Rubbish. I've returned to academia so that I *can* treat it with some
scientific rigour. I had to do that because it seems no-one from within
the field was going to encourage a single one of their students to do
so. Since doing so I received a distinction for my masters at UCL and I
won the students first prize at the ASHB conference. So there are
clearly people in academia who think I'm doing something more than
paying "lip service".
For 44 years the hypothesis was left unambiguously undefined, true. I
have criticised its proponents for that. I have tried to define it so
that, for the first time, people are not left to define it in their own
personal way and reject or support it based on that private
interpretation.
I note that rather than agree to that definition or help clarify it,
your contribution is to object and to obfuscate so that we make no
progress here. That way, you can continue to pretend that it is
ridiculous pseudoscience. That way, you can continue to support the
character assasination of person who has spent over thirty years of her
life trying to get scientists to even open their eyes to this painfully
simple idea.
> >Did you get to see the text of my ASHB talk yet? It won first prize,
so
> >I don't think they understood it as pseudoscience, Su. Have you
> >considered that, maybe, you're just wrong about this? Or have you
just
> >decided that anything that supports the AAH just *must* be a load of
> >crap?
>
> "The AAH" as you present it doesn't exist because it's not a
hypothesis.
Rubbish.
Hypothesis: A tentative assumption that is made for the purpose of
empirical scientific testing. A hypothesis becomes a theory when
repeated testing and evidence suggests the hypothesis has a strong
chance of being correct.
AAH: The hypothesis that water has acted as an agent of selection in
the evolution of humans more than it has in the evolution of our ape
cousins. And that, as a result, many of the major physical differences
between humans and the other apes may be explained, to a large extent,
as adaptations to moving (wading, swimming and/or diving) better
through various aquatic media and from greater feeding on resources
that might be procured from such habitats.

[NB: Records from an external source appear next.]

File: config.mk
export PLATFORM = sky130hd
export DESIGN_NAME = i2s_master_rx_ctrl
export DESIGN_NICKNAME = d
export VERILOG_FILES = /design/src/rtl/i2s_master_rx_ctrl.sv
export SDC_FILE = /design/constraint.sdc
export NUM_CORES = 1
export LEC_CHECK = 0
export CAP_MARGIN = 20
export CORE_MARGIN = 2
export CORE_UTILIZATION = 54
export CTS_CLUSTER_DIAMETER = 100
export DETAILED_ROUTE_END_ITERATION = 12
export PLACE_DENSITY = 0.75
export SYNTH_ARGS = -nofsm -noshare
export SYNTH_HDL_FRONTEND = slang
export SYNTH_SLANG_ARGS = --single-unit
File: constraint.sdc
create_clock -name clk -period 6.9 [get_ports clk]
set_input_delay 1.38 -clock clk [delete_from_list [all_inputs] [get_ports clk]]
set_output_delay 1.38 -clock clk [all_outputs]
set_load 0.02 [all_outputs]
===== src/rtl/dct_row_feeder.sv =====
// dct_row_feeder: ping-pong row buffer that streams each row to the DCT array
// as a butterfly-ordered even (sum) pass followed by an odd (difference) pass.
module dct_row_feeder #(
    parameter int DATA_WIDTH     = 8,
    parameter int N              = 8,
    parameter int ROWS_PER_BLOCK = 8
) (
    input  logic                    clk,
    input  logic                    rst_n,
    input  logic [N*DATA_WIDTH-1:0] s_data,
    input  logic                    s_valid,
    output logic                    s_ready,
    output logic [DATA_WIDTH-1:0]   x,
    output logic                    sumDiffSel,
    output logic                    load,
    output logic                    x_valid,
    output logic                    block_done
);
    localparam int IW = $clog2(N);
    localparam int RW = ROWS_PER_BLOCK > 1 ? $clog2(ROWS_PER_BLOCK) : 1;
    localparam logic [IW-1:0] LAST = IW'(N - 1);
    localparam logic [RW-1:0] LAST_ROW = RW'(ROWS_PER_BLOCK - 1);

    typedef enum logic [1:0] {IDLE, EVEN, ODD} state_t;

    state_t state, state_n;
    logic [IW-1:0] idx, idx_n, sel;
    logic [1:0][N-1:0][DATA_WIDTH-1:0] mem;
    logic [1:0] full;
    logic wr_slot, rd_slot;
    logic [RW-1:0] row_cnt;
    logic acc, last, row_end;
    logic [DATA_WIDTH-1:0] x_n;
    logic sd_n, load_n, xv_n, bd_n;

    assign s_ready = ~(full[0] & full[1]);
    assign acc     = s_valid & s_ready;
    assign last    = idx == LAST;
    assign row_end = state == ODD && last;
    // Butterfly pairing: even idx walks up from s0, odd idx walks down from s[N-1].
    assign sel     = idx[0] ? LAST - (idx >> 1) : idx >> 1;

    always_ff @(posedge clk or negedge rst_n) begin
        if (!rst_n) begin
            state <= IDLE;
            idx   <= '0;
        end else begin
            state <= state_n;
            idx   <= idx_n;
        end
    end

    always_comb begin
        state_n = state;
        idx_n   = idx;
        case (state)
            IDLE: if (|full) begin
                state_n = EVEN;
                idx_n   = '0;
            end
            EVEN: begin
                state_n = last ? ODD : EVEN;
                idx_n   = last ? '0 : idx + 1'b1;
            end
            ODD: begin
                // Only a slot already flagged full can chain without a bubble.
                state_n = !last ? ODD : full[~rd_slot] ? EVEN : IDLE;
                idx_n   = last ? '0 : idx + 1'b1;
            end
            default: state_n = IDLE;
        endcase
    end

    always_comb begin
        xv_n   = state != IDLE;
        x_n    = xv_n ? mem[rd_slot][sel] : '0;
        sd_n   = state == EVEN;
        load_n = xv_n && idx == '0;
        bd_n   = row_end && row_cnt == LAST_ROW;
    end

    always_ff @(posedge clk or negedge rst_n) begin
        if (!rst_n) begin
            full       <= '0;
            wr_slot    <= 1'b0;
            rd_slot    <= 1'b0;
            row_cnt    <= '0;
            x          <= '0;
            sumDiffSel <= 1'b0;
            load       <= 1'b0;
            x_valid    <= 1'b0;
            block_done <= 1'b0;
        end else begin
            if (row_end) begin
                full[rd_slot] <= 1'b0;
                rd_slot       <= ~rd_slot;
                row_cnt       <= row_cnt == LAST_ROW ? '0 : row_cnt + 1'b1;
            end
            if (acc) begin
                full[wr_slot] <= 1'b1;
                wr_slot       <= ~wr_slot;
            end
            x          <= x_n;
            sumDiffSel <= sd_n;
            load       <= load_n;
            x_valid    <= xv_n;
            block_done <= bd_n;
        end
    end

    always_ff @(posedge clk) begin
        if (acc) mem[wr_slot] <= s_data;
    end
endmodule


===== config.mk =====
export PLATFORM = sky130hd
export DESIGN_NAME = dct_row_feeder
export DESIGN_NICKNAME = d
export VERILOG_FILES = /design/src/rtl/dct_row_feeder.sv
export SDC_FILE = /design/constraint.sdc
export NUM_CORES = 1
export LEC_CHECK = 0
export CORE_AREA = 2 2 84 127
export DETAILED_ROUTE_END_ITERATION = 10
export DIE_AREA = 0 0 86 129
export DONT_BUFFER_PORTS = 1
export PLACE_DENSITY = 0.74
export SYNTH_ARGS = -nofsm -noshare
export SYNTH_HDL_FRONTEND = slang
export SYNTH_SLANG_ARGS = --single-unit

===== constraint.sdc =====
create_clock -name clk -period 8 [get_ports clk]
set_input_delay 0.8 -clock clk [delete_from_list [all_inputs] [get_ports clk]]
set_output_delay 0.8 -clock clk [all_outputs]
set_load 0.01 [all_outputs]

It makes a testable prediction: many of the physical differences
between humans and our ape cousins can be explained as adaptations to
moving through water.
Each of these differences needs treating in a more detailed way. I'm
looking at bipedalism. I make three predictions about the wading
hypothesis:
1) Extant apes should be more bipedal in shallow water than in any
other substrate.
2) The paleohabitats of the earliest bipeds should be conducive to
wading constituting a significant part of their locomotor repertoire.

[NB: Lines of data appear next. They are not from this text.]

**src/rtl/uart_io_pkg.sv**
```systemverilog
// Shared definitions for the UART processor I/O controller: register offsets,
// STATUS/CTRL bit positions and TX/interrupt FSM state encodings.
package uart_io_pkg;

    localparam int NUM_REGS   = 3;
    localparam int OFF_DATA   = 0;
    localparam int OFF_STATUS = 1;
    localparam int OFF_CTRL   = 2;

    localparam int ST_RXF   = 0;
    localparam int ST_TXRDY = 1;
    localparam int ST_FERR  = 2;
    localparam int ST_PERR  = 3;
    localparam int ST_OVF   = 4;
    localparam int ST_TXOVF = 5;

    localparam int CTRL_RXIE = 0;
    localparam int CTRL_TXIE = 1;

    localparam logic [1:0] TX_IDLE = 2'd0;
    localparam logic [1:0] TX_LOAD = 2'd1;
    localparam logic [1:0] TX_WAIT = 2'd2;

    localparam logic [0:0] INT_IDLE = 1'b0;
    localparam logic [0:0] INT_REQ  = 1'b1;

    // Field order matches the STATUS byte from bit 5 down to bit 0.
    typedef struct packed {
        logic txovf;
        logic ovf;
        logic perr;
        logic ferr;
        logic txrdy;
        logic rxf;
    } status_t;

    function automatic logic [7:0] status_byte(input status_t st);
        return {2'b00, st};
    endfunction

endpackage

```
**src/rtl/uart_rd_mux.sv**
```systemverilog
// Combinational processor read-back mux for the three-register window at BASE_ADDR.
module uart_rd_mux
    import uart_io_pkg::*;
#(
    parameter logic [15:0] BASE_ADDR = 16'h0000
) (
    input  logic [15:0] port_id,
    input  logic [7:0]  rx_hold,
    input  logic [7:0]  status,
    input  logic [7:0]  ctrl,
    output logic [15:0] in_port
);

    logic [NUM_REGS-1:0] hit;

    for (genvar gi = 0; gi < NUM_REGS; gi++) begin : g_dec
        assign hit[gi] = (port_id == BASE_ADDR + 16'(gi));
    end

    always_comb begin
        in_port = 16'h0000;
        if (hit[OFF_DATA]) begin
            in_port = {8'h00, rx_hold};
        end else if (hit[OFF_STATUS]) begin
            in_port = {8'h00, status};
        end else if (hit[OFF_CTRL]) begin
            in_port = {8'h00, ctrl};
        end
    end

endmodule

```
**src/rtl/uart_io_ctrl.sv**
```systemverilog
// Processor-port register front end for a UART: RX holding/status flags, TX load
// FSM and a level interrupt. Define UART_TX_BUF_EN to add a one-entry TX buffer.
module uart_io_ctrl
    import uart_io_pkg::*;
#(
    parameter logic [15:0] BASE_ADDR = 16'h0000
) (
    input  logic        clk,
    input  logic        reset,
    input  logic [15:0] port_id,
    input  logic        read_strobe,
    input  logic        write_strobe,
    input  logic [15:0] out_port,
    output logic [15:0] in_port,
    output logic        interrupt,
    input  logic        interrupt_ack,
    input  logic [7:0]  rx_data,
    input  logic        rx_rdy,
    input  logic        rx_ferr,
    input  logic        rx_perr,
    input  logic        tx_rdy,
    output logic [7:0]  tx_data,
    output logic        tx_load
);

    logic [NUM_REGS-1:0] sel;
    logic rd_data, rd_status, wr_data, wr_ctrl;

    for (genvar gi = 0; gi < NUM_REGS; gi++) begin : g_sel
        assign sel[gi] = (port_id == BASE_ADDR + 16'(gi));
    end

    assign rd_data   = read_strobe  & sel[OFF_DATA];
    assign rd_status = read_strobe  & sel[OFF_STATUS];
    assign wr_data   = write_strobe & sel[OFF_DATA];
    assign wr_ctrl   = write_strobe & sel[OFF_CTRL];

    logic [7:0] rx_hold_reg, rx_hold_next;
    logic       rxf_reg, rxf_next;
    logic       ovf_reg, ovf_next;
    logic       ferr_reg, ferr_next;
    logic       perr_reg, perr_next;
    logic       txovf_reg, txovf_next;
    logic [1:0] ctrl_reg, ctrl_next;
    logic [1:0] tx_state_reg, tx_state_next;
    logic [7:0] tx_data_reg, tx_data_next;
    logic [0:0] int_state_reg, int_state_next;
    logic       rxf_d_reg, txrdy_d_reg;
    logic       txrdy, direct_ok, txovf_set, int_event;
    status_t    status;

`ifdef UART_TX_BUF_EN
    logic       buf_full_reg, buf_full_next;
    logic [7:0] buf_data_reg, buf_data_next;

    always_comb begin
        buf_full_next = buf_full_reg;
        buf_data_next = buf_data_reg;
        if (tx_state_reg == TX_IDLE && tx_rdy && buf_full_reg) begin
            buf_full_next = 1'b0;
        end
        if (wr_data && !direct_ok && !buf_full_reg) begin
            buf_full_next = 1'b1;
            buf_data_next = out_port[7:0];
        end
    end

    always_ff @(posedge clk) begin
        if (reset) begin
            buf_full_reg <= 1'b0;
            buf_data_reg <= 8'h00;
        end else begin
            buf_full_reg <= buf_full_next;
            buf_data_reg <= buf_data_next;
        end
    end

    // A full buffer rejects the write even if it drains this cycle.
    assign txovf_set = wr_data & ~direct_ok & buf_full_reg;
`else
    logic       buf_full_reg;
    logic [7:0] buf_data_reg;
    assign buf_full_reg = 1'b0;
    assign buf_data_reg = 8'h00;
    assign txovf_set    = wr_data & ~direct_ok;
`endif

    assign txrdy     = (tx_state_reg == TX_IDLE) & tx_rdy & ~buf_full_reg;
    assign direct_ok = txrdy;

    always_comb begin
        tx_state_next = tx_state_reg;
        tx_data_next  = tx_data_reg;
        case (tx_state_reg)
            TX_IDLE: begin
                if (tx_rdy) begin
                    if (buf_full_reg) begin
                        tx_state_next = TX_LOAD;
                        tx_data_next  = buf_data_reg;
                    end else if (wr_data) begin
                        tx_state_next = TX_LOAD;
                        tx_data_next  = out_port[7:0];
                    end
                end
            end
            TX_LOAD: tx_state_next = TX_WAIT;
            // The transmitter dropping tx_rdy confirms it took the byte.
            TX_WAIT: if (!tx_rdy) tx_state_next = TX_IDLE;
            default: tx_state_next = TX_IDLE;
        endcase
    end

    // Set events take priority over read-side clears.
    always_comb begin
        rx_hold_next = rx_rdy ? rx_data : rx_hold_reg;
        rxf_next     = rx_rdy | (rxf_reg & ~rd_data);
        ovf_next     = (rx_rdy & rxf_reg & ~rd_data) | (ovf_reg & ~rd_status);
        ferr_next    = (rx_rdy & rx_ferr) | (ferr_reg & ~rd_status);
        perr_next    = (rx_rdy & rx_perr) | (perr_reg & ~rd_status);
        txovf_next   = txovf_set | (txovf_reg & ~rd_status);
        ctrl_next    = wr_ctrl ? out_port[1:0] : ctrl_reg;
    end

    assign int_event = (rxf_reg & ~rxf_d_reg & ctrl_reg[CTRL_RXIE])
                     | (txrdy & ~txrdy_d_reg & ctrl_reg[CTRL_TXIE]);

    // Events arriving while a request is outstanding are discarded, not queued.
    always_comb begin
        int_state_next = int_state_reg;
        case (int_state_reg)
            INT_IDLE: if (int_event) int_state_next = INT_REQ;
            INT_REQ:  if (interrupt_ack) int_state_next = INT_IDLE;
            default:  int_state_next = INT_IDLE;
        endcase
    end

    always_ff @(posedge clk) begin
        if (reset) begin
            rx_hold_reg   <= 8'h00;
            rxf_reg       <= 1'b0;
            ovf_reg       <= 1'b0;
            ferr_reg      <= 1'b0;
            perr_reg      <= 1'b0;
            txovf_reg     <= 1'b0;
            ctrl_reg      <= 2'b00;
            tx_state_reg  <= TX_IDLE;
            tx_data_reg   <= 8'h00;
            int_state_reg <= INT_IDLE;
            rxf_d_reg     <= 1'b0;
            txrdy_d_reg   <= 1'b0;
        end else begin
            rx_hold_reg   <= rx_hold_next;
            rxf_reg       <= rxf_next;
            ovf_reg       <= ovf_next;
            ferr_reg      <= ferr_next;
            perr_reg      <= perr_next;
            txovf_reg     <= txovf_next;
            ctrl_reg      <= ctrl_next;
            tx_state_reg  <= tx_state_next;
            tx_data_reg   <= tx_data_next;
            int_state_reg <= int_state_next;
            rxf_d_reg     <= rxf_reg;
            txrdy_d_reg   <= txrdy;
        end
    end

    always_comb begin
        status       = '0;
        status.rxf   = rxf_reg;
        status.txrdy = txrdy;
        status.ferr  = ferr_reg;
        status.perr  = perr_reg;
        status.ovf   = ovf_reg;
        status.txovf = txovf_reg;
    end

    uart_rd_mux #(
        .BASE_ADDR(BASE_ADDR)
    ) u_rd_mux (
        .port_id(port_id),
        .rx_hold(rx_hold_reg),
        .status (status_byte(status)),
        .ctrl   ({6'b000000, ctrl_reg}),
        .in_port(in_port)
    );

    assign tx_load   = (tx_state_reg == TX_LOAD);
    assign tx_data   = tx_data_reg;
    assign interrupt = (int_state_reg == INT_REQ);

endmodule

```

3) The postcranial anatomy of the earliest bipedal hominins from the
fossil record should be consistent with specialisations likely to have
resulted from wading.
And I'm testing each of these with four threads of my PhD study.
Bipedalism from wading is just one of the predictions made by the AAH,
other differences (e.g. nakendess from drag reduction in swimming,
increased adipocity from increased buoyancy in water) would need to be
treated seperately in a similar way. I could make specific similar
predictions for those components which could also be tested. It's all
good science, Jason, no matter how much you might dislike the way it's
leading.
The AAH, as I have defined it, *IS CLEARLY* a testable hypothesis, no
matter how much you want to pretend that it isn't.
Furthermore, I'd claim it is the *only* testable hypothesis about a
major model of human evolution as far as I know. Where, in the
mish-mash bunch of disparate ideas that constitutes the orthodox
paradigm, is there any alternative hypothesis on human evolution which
is as clearly and unambiguously defined? Where are the testable
predictions for that?... suddenly the rules change, don't they Jason.
Oops.
Maybe the orthodox paradigm is too vague. Let's take something more
specific. How about the energy efficiency argument for bipedalism.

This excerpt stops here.